Ingrid Betancourt acerca al derechista Sarkozy con la izquierda latinoamericana
Por Claudio Fantini
En Francia, Sarkozy es tan repudiado por la izquierda dura, la socialdemocracia y el centro progresista como lo es Berlusconi en Italia. Sin embargo, es el presidente francés que mejor se ha llevado con algunos gobiernos nacionalistas de izquierda de América Latina. Y la explicación de esta verdadera curiosidad está en el caso Ingrid Betancourt.

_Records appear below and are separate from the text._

### src/hw/rtl/c3zp_pkg.sv
// ----------------------------------------------------------------------------
// c3zp_pkg
// Shared types and constants of the 3x3 zero padded convolution stream core.
// ----------------------------------------------------------------------------
`default_nettype none

package c3zp_pkg;

  localparam int unsigned KSIZE    = 3;
  localparam int unsigned NCOEF    = KSIZE * KSIZE;
  localparam int unsigned PIX_W    = 16;
  localparam int unsigned PROD_W   = 2 * PIX_W;
  localparam int unsigned RSUM_W   = PROD_W + 2;
  localparam int unsigned OUT_W    = 36;
  localparam int unsigned DIM_W    = 13;
  localparam int unsigned MAX_ROWS = 4096;

  localparam logic [DIM_W-1:0] ROW_MAX = 13'd8191;

  localparam int unsigned ADDR_W = 6;
  localparam int unsigned DATA_W = 64;

  localparam logic [10:0] WIDTH_RST = 11'd1024;
  localparam logic [12:0] HEIGHT_RST = 13'd1024;
  localparam logic [47:0] KTOP_RST = 48'h0000_0000_0000;
  localparam logic [47:0] KMID_RST = 48'h0000_4000_0000;
  localparam logic [47:0] KBOT_RST = 48'h0000_0000_0000;

  typedef enum logic [2:0] {
    REG_WIDTH  = 3'd0,
    REG_HEIGHT = 3'd1,
    REG_KTOP   = 3'd2,
    REG_KMID   = 3'd3,
    REG_KBOT   = 3'd4
  } c3zp_reg_e;

  typedef struct packed {
    logic signed [15:0] pixel_value;
    logic               drain;
  } c3zp_in_t;

  typedef struct packed {
    logic signed [35:0] filtered_value;
    logic               frame_last;
  } c3zp_out_t;

  typedef struct packed {
    logic [12:0] width;
    logic [12:0] height;
  } c3zp_geom_t;

  typedef logic [8:0][15:0] c3zp_kern_t;

endpackage

`default_nettype wire

### src/hw/rtl/c3zp_cfg.sv
// ----------------------------------------------------------------------------
// c3zp_cfg
// APB register file: frame geometry, kernel rows and the pixel total of a frame.
// ----------------------------------------------------------------------------
`default_nettype none

module c3zp_cfg #(
  parameter int unsigned MAX_WIDTH = 1024
) (
  input  wire logic                                      clk_i,
  input  wire logic                                      rst_ni,
  input  wire logic                                      psel,
  input  wire logic                                      penable,
  input  wire logic                                      pwrite,
  input  wire logic [c3zp_pkg::ADDR_W-1:0]               paddr,
  input  wire logic [c3zp_pkg::DATA_W-1:0]               pwdata,
  output logic      [c3zp_pkg::DATA_W-1:0]               prdata,
  output logic                                           pready,
  output c3zp_pkg::c3zp_geom_t                           geom_o,
  output c3zp_pkg::c3zp_kern_t                           kern_o,
  output logic [$clog2(MAX_WIDTH*c3zp_pkg::MAX_ROWS+1)-1:0] total_o
);

  localparam int unsigned OW = $clog2(MAX_WIDTH * c3zp_pkg::MAX_ROWS + 1);
  localparam int unsigned MW = 2 * c3zp_pkg::DIM_W;
  localparam logic [c3zp_pkg::DIM_W-1:0] WMax = c3zp_pkg::DIM_W'(MAX_WIDTH);
  localparam logic [c3zp_pkg::DIM_W-1:0] HMax = c3zp_pkg::DIM_W'(c3zp_pkg::MAX_ROWS);
  localparam int unsigned RstW = (MAX_WIDTH < 1024) ? MAX_WIDTH : 1024;
  localparam logic [OW-1:0] TotalRst = OW'(RstW * 1024);

  function automatic logic [c3zp_pkg::DIM_W-1:0] clamp_dim(
    input logic [c3zp_pkg::DIM_W-1:0] v,
    input logic [c3zp_pkg::DIM_W-1:0] hi
  );
    logic [c3zp_pkg::DIM_W-1:0] r;
    if (v == '0) begin
      r = c3zp_pkg::DIM_W'(1);
    end else if (v > hi) begin
      r = hi;
    end else begin
      r = v;
    end
    return r;
  endfunction

  logic [10:0] width_q;
  logic [12:0] height_q;
  logic [47:0] ktop_q;
  logic [47:0] kmid_q;
  logic [47:0] kbot_q;
  logic [OW-1:0] total_q;
  logic [OW-1:0] total_d;

  c3zp_pkg::c3zp_reg_e idx;
  logic wr_en;
  logic [c3zp_pkg::DIM_W-1:0] w_cur;
  logic [c3zp_pkg::DIM_W-1:0] h_cur;
  logic [c3zp_pkg::DIM_W-1:0] w_mul;
  logic [c3zp_pkg::DIM_W-1:0] h_mul;
  logic [MW-1:0] prod;

  assign idx    = c3zp_pkg::c3zp_reg_e'(paddr[5:3]);
  assign wr_en  = psel && penable && pwrite;
  assign pready = 1'b1;

  always_comb begin
    w_cur = clamp_dim(c3zp_pkg::DIM_W'(width_q), WMax);
    h_cur = clamp_dim(height_q, HMax);
    w_mul = (wr_en && idx == c3zp_pkg::REG_WIDTH)
            ? clamp_dim(c3zp_pkg::DIM_W'(pwdata[10:0]), WMax) : w_cur;
    h_mul = (wr_en && idx == c3zp_pkg::REG_HEIGHT)
            ? clamp_dim(pwdata[12:0], HMax) : h_cur;
    prod    = MW'(w_mul) * MW'(h_mul);
    total_d = prod[OW-1:0];
  end

  always_ff @(posedge clk_i or negedge rst_ni) begin
    if (!rst_ni) begin
      width_q  <= c3zp_pkg::WIDTH_RST;
      height_q <= c3zp_pkg::HEIGHT_RST;
      ktop_q   <= c3zp_pkg::KTOP_RST;
      kmid_q   <= c3zp_pkg::KMID_RST;
      kbot_q   <= c3zp_pkg::KBOT_RST;
      total_q  <= TotalRst;
    end else begin
      if (wr_en) begin
        unique case (idx)
          c3zp_pkg::REG_WIDTH:  width_q  <= pwdata[10:0];
          c3zp_pkg::REG_HEIGHT: height_q <= pwdata[12:0];
          c3zp_pkg::REG_KTOP:   ktop_q   <= pwdata[47:0];
          c3zp_pkg::REG_KMID:   kmid_q   <= pwdata[47:0];
          c3zp_pkg::REG_KBOT:   kbot_q   <= pwdata[47:0];
          default: begin
          end
        endcase
      end
      total_q <= total_d;
    end
  end

  always_comb begin
    unique case (idx)
      c3zp_pkg::REG_WIDTH:  prdata = c3zp_pkg::DATA_W'(width_q);
      c3zp_pkg::REG_HEIGHT: prdata = c3zp_pkg::DATA_W'(height_q);
      c3zp_pkg::REG_KTOP:   prdata = c3zp_pkg::DATA_W'(ktop_q);
      c3zp_pkg::REG_KMID:   prdata = c3zp_pkg::DATA_W'(kmid_q);
      c3zp_pkg::REG_KBOT:   prdata = c3zp_pkg::DATA_W'(kbot_q);
      default:              prdata = '0;
    endcase
  end

  assign geom_o.width  = w_cur;
  assign geom_o.height = h_cur;
  assign kern_o        = {kbot_q, kmid_q, ktop_q};
  assign total_o       = total_q;

endmodule

`default_nettype wire

### config.mk
export PLATFORM = sky130hd
export DESIGN_NAME = c3zp_cfg
export DESIGN_NICKNAME = d
export VERILOG_FILES = /design/src/hw/rtl/c3zp_pkg.sv /design/src/hw/rtl/c3zp_cfg.sv
export SDC_FILE = /design/constraint.sdc
export NUM_CORES = 1
export LEC_CHECK = 0
export ABC_AREA = 0
export BUFFER_PORTS_ARGS = -buffer_cell sky130_fd_sc_hd__buf_4
export CORE_AREA = 5 5 176 178
export DETAILED_ROUTE_END_ITERATION = 7
export DIE_AREA = 0 0 181 183
export HOLD_SLACK_MARGIN = 0.12
export MAX_ROUTING_LAYER = met4
export PLACE_DENSITY = 0.7
export SYNTH_ARGS = -nofsm -noshare
export SYNTH_HDL_FRONTEND = slang
export SYNTH_SLANG_ARGS = --single-unit
### constraint.sdc
create_clock -name clk_i -period 7.6 [get_ports clk_i]
set_clock_uncertainty 0.05 [all_clocks]
set_input_delay 0.76 -clock clk_i [delete_from_list [all_inputs] [get_ports clk_i]]
set_output_delay 0.76 -clock clk_i [all_outputs]
set_load 0.05 [all_outputs]
# Word-level counts from Yosys, hierarchy flattened
# Index checks and enable logic that the tools add are counted.
[word_totals]
reg_bits = 191
latchBits = 0
ramBits = 0
mem_bits_ro = 0
inputBits = 75
output_inout_bits = 258
elab_cells = 40
mem_count = 0
[classes]
addsub = 0
n_mul = 1
n_div = 0
n_lt_le_gt_ge = 4
n_eq_ne = 4
shift = 0
muxes = 11
n_bitwise = 0
reduce_logical = 14
[ops]
columns = ["op", "n"]
rows = [
  ["$pmux W48 S5", 1],
  ["$mux W13", 7],
  ["$mux W11", 3],
  ["$gt A13 B13 Y1 const B", 2],
  ["$logic_not A13 Y1", 2],
  ["$mul A13 B13 Y23", 1],
  ["$gt A11 B11 Y1 const B", 2],
  ["$logic_not A11 Y1", 2],
  ["$reduce_and A2 Y1", 5],
  ["$eq A3 B2 Y1 const B", 2],
  ["$logic_and A1 B1 Y1", 4],
  ["$eq A3 B1 Y1 const B", 1],
  ["$eq A3 B3 Y1 const B", 1],
  ["$logic_not A3 Y1", 1],
]

# Longest topological paths before layout
# Gate-level depths: netlist of the first run.
[depth]
depth_word = 5
ltp_mapped = 25
depth_no_buf = 23

# Least setup slack after synthesis of the first run
# Ideal clock, no wire load.
[synth_timing]
path_type = "input-to-reg"
start = "in pwdata[6] (netlist name)"
end = "reg total_q[15], in the netlist total_o[15]"
setup_time_ps = 80
arrival_ps = 6344
t_required_ps = 7470
setup_slack_ps = 1126
path_stages = 25
path_buffers = 3
cell_sequence = "buf_4 -> nor4_2 -> nand3_2 -> nor4_1 -> nor3_2 -> buf_4 -> a22oi_2 -> buf_6 -> nor2_1 -> fa_1 -> inv_1 -> fa_1 -> inv_1 -> fa_1 -> inv_1 -> fa_1 -> fa_1 -> inv_1 -> ha_1 -> a2111oi_0 -> o21ai_1 -> a41oi_1 -> nor2b_1 -> o41ai_1 -> xnor2_1"
[synth_via]
elab_chain_len = 5
elab_cells_between_ends = 11
[synth_rtl]
columns = ["item", "line", "text"]
rows = [
  ["from (decl)", "c3zp_cfg.sv:16", "input wire logic [c3zp_pkg::DATA_W-1:0] pwdata,"],
  ["$gt A13 B13 Y1 or $gt A11 B11 Y1 (tied branches)", "c3zp_cfg.sv:38", "end else if (v > hi) begin"],
  ["$mux W13 or $mux W11 (tied branches)", "c3zp_cfg.sv:38", ""],
  ["$mux W13 or $mux W11 (tied branches)", "c3zp_cfg.sv:36", "if (v == '0) begin"],
  ["$mux W13 (on tied branches)", "c3zp_cfg.sv:72, c3zp_cfg.sv:70", ""],
  ["$mul A13 B13 Y23 *", "c3zp_cfg.sv:73", "prod = MW'(w_mul) * MW'(h_mul);"],
  ["named net prod[15]", "c3zp_cfg.sv:60", "logic [MW-1:0] prod;"],
  ["to (signal assigned)", "c3zp_cfg.sv:84", "total_q <= TotalRst;"],
  ["to (signal assigned)", "c3zp_cfg.sv:97", "total_q <= total_d;"],
  ["to (decl)", "c3zp_cfg.sv:51", "logic [OW-1:0] total_q;"],
]
# The timed path passes the listed nets; every way through them passes the cells marked *.
# A chain may end at the register's enable or synchronous reset.

# Final worst setup path of the first run
[layout_timing]
start = "reg width_q[10]"
end = "reg total_q[21], in the netlist total_o[21]"
[layout_via]
elab_chain_len = 5
elab_cells_between_ends = 6
[layout_rtl]
columns = ["item", "line", "text"]
rows = [
  ["from (decl)", "c3zp_cfg.sv:46", "logic [10:0] width_q;"],
  ["from (signal assigned)", "c3zp_cfg.sv:79", "width_q <= c3zp_pkg::WIDTH_RST;"],
  ["from (signal assigned)", "c3zp_cfg.sv:88", "c3zp_pkg::REG_WIDTH: width_q <= pwdata[10:0];"],
  ["$gt A11 B11 Y1", "c3zp_cfg.sv:38", ""],
  ["$mux W11", "c3zp_cfg.sv:38", ""],
  ["$mux W13 *", "c3zp_cfg.sv:36", ""],
  ["$mux W13 *", "c3zp_cfg.sv:70", "? clamp_dim(c3zp_pkg::DIM_W'(pwdata[10:0]), WMax) : w_cur;"],
  ["$mul A13 B13 Y23 *", "c3zp_cfg.sv:73", ""],
  ["named net prod[21]", "c3zp_cfg.sv:60", ""],
]
# Marks and branches as above.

Ahora bien, el más inextricable de los misterios es la razón por la que las FARC no han liberado a la célebre cautiva, cuyo selvático tormento ha sensibilizado al mundo entero. Obviamente, liberándola se queda sin su carta más valiosa para negociar con el gobierno colombiano y sin su más sólido escudo humano para defenderse de una embestida militar en gran escala. De todos modos, muerta no le servirá ni para negociar ni para escudarse. Por el contrario, significará el más demoledor golpe contra la imagen de las FARC, de por sí fuertemente dañado desde que el mundo vio la postal de la cautiva sufriente.
Si la generalizada sensación de que la ex candidata está gravemente enferma y sin voluntad de vida, entonces ¿por qué no liberarla antes de su muerte en la selva desate una ola de repudio internacional sobre las FARC? Es cierto de que la muerte de Betancourt dañaría también la imagen internacional de Uribe, debido a su negativa a conceder la zona desmilitarizada exigida por Tirofijo para negociar la liberación de los rehenes; pero está claro que dañaría más a la imagen de la guerrilla que le quitó la libertad y la sometió a un cautiverio atroz.
La búsqueda de respuesta a tales interrogantes plantea, entre otras, las siguientes hipótesis. Una es que la guerrilla aún crea realmente en forzar la desmilitarización de un territorio, considerando inaceptable cualquier otro tipo de negociación por el recuerdo de aquel diálogo con el gobierno de César Gaviria (1990-94), cuando mientras dialogaban los delegados gubernamentales con la llamada Coordinadora Guerrillera Simón Bolívar, que agrupaba a las FARC, el ELN, el movimiento Quintín Lame y el M-19, el ejército colombiano arraso los cuartes de las FARC en la región de Casa Verde.
Otra hipótesis es que la actual situación de la guerrilla sea de una inmensa indefensión ante una probable ofensiva militar en gran escala, por lo que no tiene más alternativa que aferrarse a su escudo humano más efectivo, hasta el último latido de su angustiado corazón.
Pero quizá la hipótesis más sólida tenga que ver con lo que Ingrid Betancourt podría decir sobre las FARC si recuperara su libertad. Lo que mostraron los anteriores casos es que los rehenes liberados por la guerrilla son cautos al hablar públicamente sobre lo que vivieron en la selva. Por cierto, ninguno elogió a sus carceleros, pero eludieron discretamente las preguntas periodísticas que los conducían a descripciones más descarnadas sobre los padecimientos vividos en la selva. Y todo parece indicar que Ingrid Betancourt podría no atenerse a esa regla de silencio.
Los rehenes liberados coincidieron en señalar que con ella los guerrilleros “se habían ensañado”. Otros relatos hablan de varios intentos de violación y de tratos humillantes. Además, el hecho de que haya intentado escaparse varías veces, sufriendo después largos períodos encadenada, parece confirmar que Ingrid Betancourt jamás se quebró moralmente ante sus captores. Siempre estuvo en actitud de rebelión, lo cual agravó sus padecimientos y profundizó un odio mutuo que podría explicar por qué Tirofijo se resiste a liberarla, a pesar del peligro de que su muerte en la selva estalle contra la imagen internacional de la guerrilla.
En otras palabras, la posibilidad de que, al recuperar su libertad, Betancourt describa con lujos de detalles sus padecimientos y exprese, como no lo han hecho Clara Rojas, Consuelo González y los demás liberados, su aborrecimiento al régimen guerrillero que convirtió la selva en su propio campo de concentración, es lo que impide a Tirofijo deshacerse de la mujer que el mundo le está reclamando.